27The primary judge did not accept the testimonial evidence of the appellants, and formed the view that there was no misleading or deceptive conduct. I am conscious that I am not able to do justice in these reasons to a fair summary of his Honour's reasoning process, nor is it, in an application such as this, necessary for me to do so. It suffices to say that in large measure his Honour proceeded on the basis that what was said did not convey three pleaded positive representations and one non-disclosure case. His Honour also found that there was no reliance, partly because the appellants' business plans did not turn on the $4 million mentioned (some plans were more optimistic, others less so) and because of the independent research the appellants did and said that they had done.

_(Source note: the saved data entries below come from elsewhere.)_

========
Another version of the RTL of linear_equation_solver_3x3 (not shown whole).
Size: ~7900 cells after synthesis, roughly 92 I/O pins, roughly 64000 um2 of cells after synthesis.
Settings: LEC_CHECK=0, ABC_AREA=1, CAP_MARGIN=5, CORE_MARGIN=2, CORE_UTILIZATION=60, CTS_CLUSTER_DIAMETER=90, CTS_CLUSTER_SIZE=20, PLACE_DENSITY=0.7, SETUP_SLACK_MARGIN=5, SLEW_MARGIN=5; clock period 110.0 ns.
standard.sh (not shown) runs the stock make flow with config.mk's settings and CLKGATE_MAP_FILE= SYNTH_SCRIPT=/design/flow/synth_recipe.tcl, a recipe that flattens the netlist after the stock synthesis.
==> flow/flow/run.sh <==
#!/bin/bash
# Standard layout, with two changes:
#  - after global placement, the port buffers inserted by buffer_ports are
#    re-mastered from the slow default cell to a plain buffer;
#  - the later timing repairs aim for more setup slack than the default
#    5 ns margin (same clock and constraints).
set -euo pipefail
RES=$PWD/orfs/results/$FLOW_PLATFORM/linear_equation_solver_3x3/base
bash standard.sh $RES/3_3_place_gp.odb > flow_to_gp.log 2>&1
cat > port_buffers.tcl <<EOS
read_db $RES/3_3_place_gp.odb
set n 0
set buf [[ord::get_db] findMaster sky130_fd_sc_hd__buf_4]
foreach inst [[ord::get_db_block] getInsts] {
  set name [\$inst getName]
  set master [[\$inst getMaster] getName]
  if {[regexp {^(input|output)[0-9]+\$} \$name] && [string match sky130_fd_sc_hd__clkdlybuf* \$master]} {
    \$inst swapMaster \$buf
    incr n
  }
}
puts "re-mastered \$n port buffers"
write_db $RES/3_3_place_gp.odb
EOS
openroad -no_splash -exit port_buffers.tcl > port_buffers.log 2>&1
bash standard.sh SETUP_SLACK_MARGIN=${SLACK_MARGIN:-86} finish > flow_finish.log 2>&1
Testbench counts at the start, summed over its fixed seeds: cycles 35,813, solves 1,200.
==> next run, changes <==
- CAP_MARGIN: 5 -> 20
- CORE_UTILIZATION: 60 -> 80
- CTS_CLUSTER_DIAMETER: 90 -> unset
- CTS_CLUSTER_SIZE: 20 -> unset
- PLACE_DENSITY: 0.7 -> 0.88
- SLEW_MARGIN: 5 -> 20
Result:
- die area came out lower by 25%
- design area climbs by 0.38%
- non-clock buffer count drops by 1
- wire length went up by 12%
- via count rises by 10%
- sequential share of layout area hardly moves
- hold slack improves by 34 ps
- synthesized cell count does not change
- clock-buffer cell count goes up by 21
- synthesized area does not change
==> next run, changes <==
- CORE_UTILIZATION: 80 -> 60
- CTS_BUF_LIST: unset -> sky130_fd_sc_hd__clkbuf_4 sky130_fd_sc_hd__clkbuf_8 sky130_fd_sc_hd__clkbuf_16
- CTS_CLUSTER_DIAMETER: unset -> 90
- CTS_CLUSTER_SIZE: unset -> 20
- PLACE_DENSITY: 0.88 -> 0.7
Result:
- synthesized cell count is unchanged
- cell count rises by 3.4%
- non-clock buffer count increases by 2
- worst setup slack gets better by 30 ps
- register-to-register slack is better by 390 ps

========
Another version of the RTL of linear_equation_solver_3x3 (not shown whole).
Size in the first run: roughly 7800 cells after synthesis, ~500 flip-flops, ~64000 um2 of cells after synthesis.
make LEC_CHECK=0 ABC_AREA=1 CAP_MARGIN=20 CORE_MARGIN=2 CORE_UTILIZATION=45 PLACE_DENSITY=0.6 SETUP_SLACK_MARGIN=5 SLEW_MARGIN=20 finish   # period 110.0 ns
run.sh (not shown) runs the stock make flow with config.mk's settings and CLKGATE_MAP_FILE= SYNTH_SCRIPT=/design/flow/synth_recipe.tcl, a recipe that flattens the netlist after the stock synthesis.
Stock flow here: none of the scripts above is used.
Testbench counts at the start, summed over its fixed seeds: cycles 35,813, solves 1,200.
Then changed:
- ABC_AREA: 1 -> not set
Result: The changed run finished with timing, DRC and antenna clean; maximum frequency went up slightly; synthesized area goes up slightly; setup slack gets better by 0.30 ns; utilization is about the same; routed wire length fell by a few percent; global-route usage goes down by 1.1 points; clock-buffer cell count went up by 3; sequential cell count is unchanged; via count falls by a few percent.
Source: an optimization exercise on an open RTL-to-GDS flow (aim: small area, a short achievable clock period and few clock cycles per item). Production flows keep margins and buffers that such runs may drop.
RTL that was checked went through simulation tests only; none was proved equivalent to the original.
Power figures rest on the tool's default switching activity, not on a simulated workload.

==> flow/design.v <==
`timescale 1ns/10ps
module ELA(clk, rst, in_data, data_rd, req, wen, addr, data_wr, done);
	input				clk;
	input				rst;
	input		[7:0]	in_data;
	input		[7:0]	data_rd;
	output reg			req;
	output reg			wen;
	output reg	[9:0]	addr;
	output reg	[7:0]	data_wr;
	output reg			done;
reg				s_start;	 
reg				s_arr;		 
reg				s_wo;		 
reg				s_rt;		 
reg				s_rb;		 
reg				s_w;		 
reg				s_fin;		 
reg		[3:0]	r;			 
reg				head;		 
reg				sel_t2;		 
reg				sel_b1;		 
reg				arr_end;	 
reg				tail;		 
reg				edge_px;	 
reg		[7:0]	t0, t1, t2, b0, b1;
reg		[7:0]	dreg, sreg;	 
reg		[7:0]	best;		 
reg				cur_r;		 
wire	[4:0]	col = addr[4:0];
wire	[3:0]	rm1 = r - 4'd1;
always @(posedge clk or posedge rst) begin
	if (rst) begin
		s_start <= 1'b1;
		s_arr <= 1'b0;
		s_wo <= 1'b0;
		s_rt <= 1'b0;
		s_rb <= 1'b0;
		s_w <= 1'b0;
		s_fin <= 1'b0;
	end else begin
		s_start <= 1'b0;
		s_arr <= s_start || (s_arr && !(arr_end && r != 4'd0)) || (tail && r != 4'd15);
		s_wo <= arr_end && r != 4'd0;
		s_rt <= s_wo || (s_w && !tail);
		s_rb <= s_rt;
		s_w <= s_rb;
		s_fin <= s_fin || (tail && r == 4'd15);
	end
end
always @(posedge clk) begin
	arr_end <= s_arr && !req && (col == 5'd29);
	tail <= s_rb && !head && (col == 5'd0);
	edge_px <= (s_w && col == 5'd31) || (s_rt && edge_px);
	sel_t2 <= s_wo || (s_w && !tail);
	sel_b1 <= s_rb;
	done <= s_fin;
	req <= s_start || (arr_end && r == 4'd0) || (tail && r != 4'd15);
	if (s_start)
		r <= 4'd0;
	else if ((arr_end && r == 4'd0) || tail)
		r <= r + 4'd1;
	if (s_wo)
		head <= 1'b1;
	else if (s_rb && col == 5'd1)
		head <= 1'b0;
	wen <= s_arr || (s_rb && !head) || tail;
end
reg		[4:0]	col_inc;
always @(*) begin
	if (s_rt)
		col_inc = 5'd0;
	else if (s_rb)
		col_inc = 5'd30;
	else if (s_w && !tail)
		col_inc = 5'd3;
	else
		col_inc = 5'd1;
end
always @(posedge clk) begin
	addr[4:0] <= (s_arr && req) ? 5'd0 : col + col_inc;
	addr[5] <= s_rb || tail;
	addr[9:6] <= (s_arr || s_rt) ? r : rm1;
end
always @(posedge clk) begin
	if (s_rb) begin
		t0 <= data_rd;
		t1 <= t0;
		t2 <= t1;
	end
	if (s_w) begin
		b0 <= data_rd;
		b1 <= b0;
	end
end
wire	[7:0]	opa = sel_t2 ? t2 : t0;
wire	[7:0]	opb = sel_b1 ? b1 : b0;
reg		[7:0]	dg, dp, dG, dP;
reg		[7:0]	sg, sp, sG, sP;
reg		[7:0]	absd, avg;
integer			i, k;
always @(*) begin
	dg = opa & ~opb;
	dp = opa ^ ~opb;
	sg = opa & opb;
	sp = opa ^ opb;
	dG = dg;
	dP = dp;
	sG = sg;
	sP = sp;
	for (k = 1; k < 8; k = k * 2) begin
		for (i = 7; i >= k; i = i - 1) begin
			dG[i] = dG[i] | (dP[i] & dG[i-k]);
			dP[i] = dP[i] & dP[i-k];
			sG[i] = sG[i] | (sP[i] & sG[i-k]);
			sP[i] = sP[i] & sP[i-k];
		end
	end
	absd[0] = dp[0] ^ 1'b1;
	for (i = 1; i < 8; i = i + 1)
		absd[i] = dp[i] ^ (dG[i-1] | dP[i-1]);
	if (!(dG[7] | dP[7])) begin
		absd[0] = ~dp[0];
		for (i = 1; i < 8; i = i + 1)
			absd[i] = ~(dp[i] ^ dG[i-1]);
	end
	for (i = 1; i < 8; i = i + 1)
		avg[i-1] = sp[i] ^ sG[i-1];
	avg[7] = sG[7];
end
always @(posedge clk) begin
	dreg <= absd;
	sreg <= avg;
end
wire			cin = s_rb && cur_r;
reg		[7:0]	cG, cP;
always @(*) begin
	cG = best & ~dreg;
	cP = best ^ ~dreg;
	for (k = 1; k < 8; k = k * 2)
		for (i = 7; i >= k; i = i - 1) begin
			cG[i] = cG[i] | (cP[i] & cG[i-k]);
			cP[i] = cP[i] & cP[i-k];
		end
end
wire			win = cG[7] | (cP[7] & cin);
always @(posedge clk) begin
	if (s_w || (s_rt && !edge_px && win)) begin
		best <= dreg;
		cur_r <= s_rt;
	end
	if (s_arr)
		data_wr <= in_data;
	else if (s_w || ((s_rt || s_rb) && !edge_px && win))
		data_wr <= sreg;
end
endmodule
Settings: LEC_CHECK=0, CAP_MARGIN=20, CORE_MARGIN=2, CORE_UTILIZATION=70, SETUP_SLACK_MARGIN=3.8, SLEW_MARGIN=20, TNS_END_PERCENT=5; clock period 5.5 ns.
standard.sh (not shown) runs the stock make flow with config.mk's settings and CLKGATE_MAP_FILE= SYNTH_SCRIPT=/design/flow/synth_recipe.tcl, a recipe that flattens the netlist after the stock synthesis.
==> flow/flow/run.sh <==
#!/bin/bash
# Standard layout, with the port buffers made from buf_2 cells instead of
# the delay buffers buffer_ports picks by default.
set -euo pipefail
export BUFFER_PORTS_ARGS="-buffer_cell sky130_fd_sc_hd__buf_2"
bash standard.sh > standard.log 2>&1
Then changed:
Settings changed: SETUP_SLACK_MARGIN 3.8 to 3.4.
Result: Via count goes down by 7.8%; area after synthesis stays the same; worst hold slack gets worse by 36 ps; die area does not change; power goes up by 2.4%; sequential share of layout area goes up by 1.4 points; wire length goes down by 11%.
Then changed:
==> flow/flow/run.sh (replaced) <==
#!/bin/bash
# Standard layout with these changes: synthesis leaves adders to abc as plain
# gates (no full/half adder cells), the port buffers are buf_2 cells instead
# of the delay buffers buffer_ports picks by default.
set -euo pipefail
export BUFFER_PORTS_ARGS="-buffer_cell sky130_fd_sc_hd__buf_2"

bash standard.sh ADDER_MAP_FILE= finish > standard.log 2>&1
=> The changed run ran to the end with no violations; global-route usage rose by 4.1 points; routed wire length rose by about 17%; via count rose by about 11%; register-to-register slack loses 170 ps; utilization rose by 1.9 points.
Function was not checked in any run of this note: the RTL went through the layout flow alone.


ELA, a different RTL version from the one above (not shown whole).
Size: roughly 100 flip-flops, roughly 39 I/O pins, roughly 0.0045 mm² of cells after synthesis.
Settings: LEC_CHECK=0, CAP_MARGIN=20, CORE_MARGIN=2, CORE_UTILIZATION=70, SETUP_SLACK_MARGIN=3.0, SLEW_MARGIN=20, TNS_END_PERCENT=5; clock period 5.5 ns.
run.sh (not shown) runs the stock make flow with config.mk's settings and CLKGATE_MAP_FILE= SYNTH_SCRIPT=/design/flow/synth_recipe.tcl, a recipe that flattens the netlist after the stock synthesis.
Stock flow here: none of the scripts above is used.
The first run completed with no timing, DRC or antenna violations.
Testbench counts at the start, summed over its fixed seeds: cycles 64,448, images 32.
Change:
==> flow/flow/run.sh (new file) <==
#!/bin/bash
# Standard layout, with the port buffers made from buf_2 cells instead of
# the delay buffers buffer_ports picks by default.
set -euo pipefail
export BUFFER_PORTS_ARGS="-buffer_cell sky130_fd_sc_hd__buf_2"
bash standard.sh > standard.log 2>&1
==> flow/standard.sh (new file) <==
#!/bin/bash
# synth_recipe.tcl (not shown) runs the flow's synth.tcl, then flattens the netlist and writes it again
# the make line also repeats each setting of config.mk as NAME=value (left out here)
make -C /OpenROAD-flow-scripts/flow DESIGN_CONFIG=/design/flow/config.mk WORK_HOME=/design/flow/orfs CLKGATE_MAP_FILE= SYNTH_SCRIPT=/design/flow/synth_recipe.tcl "${@:-finish}"
SETUP_SLACK_MARGIN = 3.4   (was 3.0)
removed: flow/run.sh
Core utilization shrinks by 2.5 points.
Global-route usage goes down by 1.7 points.
Design area drops by 2.9%.
Via count fell by 1.9%.
Sequential share of layout area goes up by 1.5 points.
Die area does not change.
Change:
SETUP_SLACK_MARGIN = 3.0   (was 3.4)
After rerunning: The new run went through all stages and came out clean; flip-flop and latch count does not change; core utilization increases by 0.24 points; critical path depth decreases by 1; global-route usage increases by 1.0 points; total power decreases by 2.8%.


Another version of the RTL of ELA (not shown whole).
Size: roughly 110 flip-flops, ~39 I/O pins.
// ELA
module ELA(clk, rst, in_data, data_rd, req, wen, addr, data_wr, done);
Settings: LEC_CHECK=0, CAP_MARGIN=20, CORE_MARGIN=2, CORE_UTILIZATION=70, SETUP_SLACK_MARGIN=3.2, SLEW_MARGIN=20, TNS_END_PERCENT=20; clock period 5.5 ns.
standard.sh (not shown) runs the stock make flow with config.mk's settings and CLKGATE_MAP_FILE= SYNTH_SCRIPT=/design/flow/synth_recipe.tcl, a recipe that flattens the netlist after the stock synthesis.
==> flow/flow/run.sh <==
#!/bin/bash
# Standard layout, with the port buffers made from buf_2 cells instead of
# the delay buffers buffer_ports picks by default.
set -euo pipefail
export BUFFER_PORTS_ARGS="-buffer_cell sky130_fd_sc_hd__buf_2"
bash standard.sh > standard.log 2>&1
The starting point finished with timing, DRC and antenna clean.
Rerun with:
Settings changed: CORE_UTILIZATION 70 to 85, SETUP_SLACK_MARGIN 3.2 to 3.4, TNS_END_PERCENT 20 to 5.
Outcome:
- This time the run never finished: it broke off in 4_1_cts
- synthesized area is unchanged
- synthesized cell count does not change
Rerun with:
==> flow/flow/run.sh (replaced) <==
#!/bin/bash
# Standard layout with two changes: the port buffers are buf_2 cells instead
# of the delay buffers buffer_ports picks by default, and clock tree
# synthesis runs with the arguments below (no dummy loads).
set -euo pipefail
export BUFFER_PORTS_ARGS="-buffer_cell sky130_fd_sc_hd__buf_2"
export CTS_ARGS="-sink_clustering_enable -repair_clock_nets -dont_use_dummy_load"
bash standard.sh > standard.log 2>&1
Settings changed: CORE_UTILIZATION 85 to 70.
Effect: The changed run produced a clean layout; synthesized area is unchanged; synthesized cell count does not change.
Rerun with:
==> flow/flow/run.sh (replaced) <==
#!/bin/bash
# Standard layout, with the port buffers made from buf_2 cells instead of
# the delay buffers buffer_ports picks by default.
set -euo pipefail
export BUFFER_PORTS_ARGS="-buffer_cell sky130_fd_sc_hd__buf_2"
bash standard.sh > standard.log 2>&1
=> Via count came out higher by a few percent; clock skew came out lower by 0.013 ns; final area came out higher slightly; routed wire length came out higher by a few percent; hold slack gets better by 0.0034 ns; global-route usage came out higher by 0.60 points; core utilization came out higher by 1.2 points; die area stays the same; register-to-register slack stays flat; sequential power hardly moves; worst setup slack hardly moves.
No functional check of the RTL was part of any run of this note.


== job 6546 ==
Another version of the RTL of ELA (not shown whole).
For scale: about 110 flip-flops, roughly 39 I/O pins, about 4600 um^2 of cells after synthesis.
// ELA
module ELA(clk, rst, in_data, data_rd, req, wen, addr, data_wr, done);
	input				clk;
	input				rst;
	input		[7:0]	in_data;
	input		[7:0]	data_rd;
	output reg			req;
	output reg			wen;
	output reg	[9:0]	addr;
	output reg	[7:0]	data_wr;
	output reg			done;
reg				s_start;	 
reg				s_arr;		 
reg				s_rt;		 
reg				s_rb;		 
reg				s_w;		 
reg				s_fin;		 
reg		[3:0]	r;			 
reg				head;		 
reg				h0;			 
reg				c_rt;		 
reg				c_rb;
reg				c_w;
reg				go_int;		 
reg				row0_end;	 
reg				tail;		 
reg				edge_px;	 
reg		[7:0]	opa, opb, u0, u1, v0;
reg		[7:0]	dreg, sreg;	 
reg		[7:0]	best;		 
reg				cur_r;		 
wire	[4:0]	col = addr[4:0];
wire	[3:0]	rm1 = r - 4'd1;
always @(posedge clk or posedge rst) begin
	if (rst) begin
		s_start <= 1'b1;
		s_arr <= 1'b0;
		s_rt <= 1'b0;
		s_rb <= 1'b0;
		s_w <= 1'b0;
		s_fin <= 1'b0;
	end else begin
		s_start <= 1'b0;
		s_arr <= s_start || (s_arr && !go_int) || (tail && r != 4'd15);
		s_rt <= go_int || (s_w && !tail);
		s_rb <= s_rt;
		s_w <= s_rb;
		s_fin <= s_fin || (tail && r == 4'd15);
	end
end
always @(posedge clk) begin
	go_int <= s_arr && !req && (col == 5'd29) && (r != 4'd0);
	row0_end <= s_arr && !req && (col == 5'd29) && (r == 4'd0);
	tail <= s_rb && !head && (col == 5'd0);
	edge_px <= (s_w && col == 5'd31) || (s_rt && edge_px);
	c_rt <= go_int || (s_w && !tail);
	c_rb <= s_rt;
	c_w <= s_rb;
	done <= s_fin;
	req <= s_start || (row0_end) || (tail && r != 4'd15);
	if (s_start)
		r <= 4'd0;
	else if ((row0_end) || tail)
		r <= r + 4'd1;
	if (go_int)
		h0 <= 1'b1;
	else if (s_rb)
		h0 <= 1'b0;
	if (go_int)
		head <= 1'b1;
	else if (s_rb && col == 5'd1)
		head <= 1'b0;
	wen <= (s_arr && !go_int) || (s_rb && (!head || h0)) || tail;
end
reg		[4:0]	col_inc;
always @(*) begin
	if (s_rt)
  ...
==> flow/config.mk <==
export PLATFORM = sky130hd
export DESIGN_NAME = ELA
export DESIGN_NICKNAME = ELA
export VERILOG_FILES = /design/flow/design.v
export SDC_FILE = /design/flow/constraint.sdc
export NUM_CORES = 4
export LEC_CHECK = 0
export CAP_MARGIN = 20
export CORE_MARGIN = 2
export CORE_UTILIZATION = 70
export SETUP_SLACK_MARGIN = 3.3
export SLEW_MARGIN = 20
export TNS_END_PERCENT = 5
==> flow/constraint.sdc <==
create_clock -name core_clock -period 5.5 [get_ports {clk}]
set_input_delay 1.1000 -clock core_clock [delete_from_list [all_inputs] [get_ports {clk}]]
set_output_delay 1.1000 -clock core_clock [all_outputs]
set_load 0.01 [all_outputs]
==> flow/flow/run.sh <==
#!/bin/bash
# Standard layout with two changes: the port buffers are buf_2 cells instead
# of the delay buffers buffer_ports picks by default, and clock tree
# synthesis runs with the arguments below (no dummy loads).
set -euo pipefail
export BUFFER_PORTS_ARGS="-buffer_cell sky130_fd_sc_hd__buf_2"
export CTS_ARGS="-sink_clustering_enable -repair_clock_nets -dont_use_dummy_load"
bash standard.sh > standard.log 2>&1
Testbench counts of job 6546, summed over its fixed seeds: cycles 63,968, images 32.
Inputs modified between job 6546 and job 6436:
- a change of SETUP_SLACK_MARGIN from 3.3 to 3.6
- an added ABC_AREA of 1
==> comparison <==
- Relative to job 6546, setup slack has increased by 0.21 ns in job 6436.
- Share of the clock period used by the worst path, job 6436 and job 6546, higher one = job 6546.
- Comparing job 6436 and job 6546, combined area of the multi-input logic cells is lower on job 6546.
> inputs changed (job 6436 -> job 238)
- removing ABC_AREA (formerly 1)
- changing SETUP_SLACK_MARGIN from 3.6 to 3.4
- The die area in job 238 was lower than what job 6436 gave.
- Job 238 vs job 6436 on final cell count: job 238 is the lower one.
- Against job 6436, job 238 comes in 1.1% lower on y dimension of the die.
- Between job 6436 and job 238, the final period demand of the worst path is lower for job 6436.
- Per the comparison of job 238 with job 6436, highest clock rate now smaller, core utilization has decreased, final routed wirelength across all metal layers shrank by 6.4%.
- Job 238 vs. job 6436: area growth from synthesis to final layout went up by 0.78 points.
- In the tables for job 6436 and job 238, total placed cells including tap cells reads higher with job 6436.
--- input diff job 238..job 9092 ---
- putting ABC_AREA at 1 where nothing was set
- swapping 3.4 for 3.8 in SETUP_SLACK_MARGIN
Of job 238 and job 9092, job 238 shows the higher critical path data arrival time, with job 9092 below it. Job 9092 vs. job 238: proportion of power drawn by combinational gates went up by 27 points. Result: PASS for each of job 238 and job 9092. Job 238 has higher share of cell area taken by muxes after synthesis than job 9092. Cells: job 9092 has more instances than job 238. Run comparison: job 238 largest family of logic cells by synthesized area compound AO/OA/AOI/OAI gates; job 9092 largest family of logic cells by synthesized area simple AND/OR/NAND/NOR gates. Side by side, clock power turned out higher in job 9092 than in job 238. Signed area change from the synthesized netlist to the final layout delta (job 9092 -> job 238): insignificant. Delta (job 9092 minus job 238): first-pass GRT wire length increased 1.8 mm, sequential share of layout area -1.0 points. Diff job 238 -> job 9092: hold slack fell by 0.020 ns; routed wire length rose by about 15%.
Relative to job 9092, the following input files were edited for job 5052:
- ABC_AREA no longer set, was 1
- SETUP_SLACK_MARGIN now 3.5, was 3.8
All of job 9092 and job 5052 finish clean.
Taking job 9092 as the reference, in job 5052 number of buffers inserted for hold repair after clock tree synthesis closely matched the old numbers; least setup slack across all paths after layout shows a reduction of 0.15 ns.
When the final numbers for job 9092 and job 5052 were put side by side, the switching portion of total power turned out to be smaller in job 5052.
Combinational family with the most area after synthesis: compound AO/OA/AOI/OAI gates -> job 5052, simple AND/OR/NAND/NOR gates -> job 9092
met3 global-route usage for job 5052: 0.34 points down relative to job 9092
Input changes introduced in job 9699 (baseline for comparison: job 5052):
- SETUP_SLACK_MARGIN changed from 3.5 to 3.4
==> flow/flow/run.sh <==
#!/bin/bash
# Standard layout with two changes: the port buffers are buf_1 cells instead
# of the delay buffers buffer_ports picks by default, and clock tree
# synthesis runs with the arguments below (no dummy loads).
set -euo pipefail
export BUFFER_PORTS_ARGS="-buffer_cell sky130_fd_sc_hd__buf_1"
export CTS_ARGS="-sink_clustering_enable -repair_clock_nets -dont_use_dummy_load"
bash standard.sh > standard.log 2>&1
Results
On register cell area after layout, job 9699 tracks job 5052 almost exactly.
Minimum clock period, job 5052 and job 9699: lower on job 5052
Core util | job 9699 vs job 5052 | job 9699 lower

[what the ideal ports hide]
Ports are ideal in the flow. The routed layouts listed here were re-timed in OpenROAD. Step 1 assumes that a clkbuf_16 drives the clock port and a buf_2 every other input. Step 2, shift: input delay + t, output delay - t, t = (earliest + latest rising clock arrival at the registers) / 2. This alone moves slack from input paths to output paths. Slacks: no drivers / after step 1 / after step 2; pairs: no drivers / after step 1.
| run | shift t [ns] | slack for setup (ns) | hold slack, ns |
|---|---|---|---|
| the first run of note 1 | 0.393 | 3.206 / 3.206 / 3.206 | 0.418 / 0.418 / 0.418 |
| the second run of note 1 | 0.389 | 3.216 / 3.216 / 3.216 | 0.382 / 0.382 / 0.382 |
| the third run of note 1 | 0.389 | 3.043 / 3.043 / 3.043 | 0.416 / 0.416 / 0.416 |
| the first run of note 2 | 0.389 | 2.975 / 2.975 / 2.975 | 0.388 / 0.388 / 0.388 |
| the second run of note 2 | 0.368 | 3.115 / 3.115 / 3.115 | 0.378 / 0.378 / 0.378 |
| the third run of note 2 | 0.383 | 3.038 / 3.038 / 3.038 | 0.395 / 0.395 / 0.395 |
| the first run of note 3 | 0.390 | 3.095 / 3.095 / 3.095 | 0.402 / 0.402 / 0.402 |
| the third run of note 3 | 0.384 | 3.078 / 3.078 / 3.078 | 0.397 / 0.397 / 0.397 |
| the fourth run of note 3 | 0.392 | 3.077 / 3.077 / 3.077 | 0.400 / 0.400 / 0.400 |
| job 6546 | 0.376 | 3.310 / 3.310 / 3.310 | 0.397 / 0.397 / 0.397 |
| job 6436 | 0.379 | 3.517 / 3.487 / 3.518 | 0.396 / 0.396 / 0.396 |
| job 238 | 0.370 | 3.371 / 3.347 / 3.371 | 0.404 / 0.404 / 0.404 |
| job 9092 | 0.382 | 3.515 / 3.485 / 3.546 | 0.384 / 0.384 / 0.384 |
| job 5052 | 0.361 | 3.366 / 3.366 / 3.366 | 0.416 / 0.416 / 0.416 |
| job 9699 | 0.372 | 3.308 / 3.308 / 3.308 | 0.394 / 0.394 / 0.394 |
After both steps every run listed still meets setup and hold.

28I am not satisfied that the appellants' case is so weak that it is not arguable, for these reasons. First, I am not able to reach that state of satisfaction without seeing such contemporaneous documents as exist (the Checklist, the Expression of Interest letter, the Approval letter and the appellants' business plans). Where as here a representation is oral, and the representor has a generalised recollection, determining the legal character of what was said is especially contextual, consistently with what was said (and applied by the primary judge) in Campbell v Backoffice Investments Pty Ltd [2009] HCA 25; 238 CLR 304. Such matters are very often highly contestable. That is particularly so where, as here, quite fine distinctions were relied upon, something of which the primary judge was acutely aware, having regard to his example (at [1128]) of the distinction between the business which a franchisee should be able to write and the business which it was possible for a franchisee to write. Illustrative of this is the finding at [1271] that "Mr Allsopp simply explained that the Bank's modelling showed that, on the assumptions made in the [Bank's] model, a branch writing $4 million in loans per month would be profitable", which his Honour regarded as a statement of what was possible, as opposed to a statement concerning a future matter.
29I indicated during the hearing that I was satisfied that the challenges to the primary judge's findings of no contravention of s 52 were reasonably arguable. The Bank also pointed to findings of no reliance by the appellants. I think it is fair to say (and Mr Lee of senior counsel did not disagree strenuously) that the appellants may not all fall in the same class in this respect. Mr Couper of senior counsel pointed in particular to the findings of absence of reliance in the case of the 33rd-36th appellants at [1951], [1954] and [1976]. IT may well be that the appellants fail on this issue. But I have concluded that I should accept what is put by the appellants that it is at least reasonably arguable, in respect of all of the appellants, that findings of reliance are affected by the findings as to what the representations were: cf Digi-Tech (Australia) Ltd v Brand [2004] NSWCA 58; 62 IPR 184 at [132]-[146].
30In short, I am not satisfied that the appellants' case is so weak that no arguable grounds of appeal have been established. It is neither necessary nor desirable to say anything more.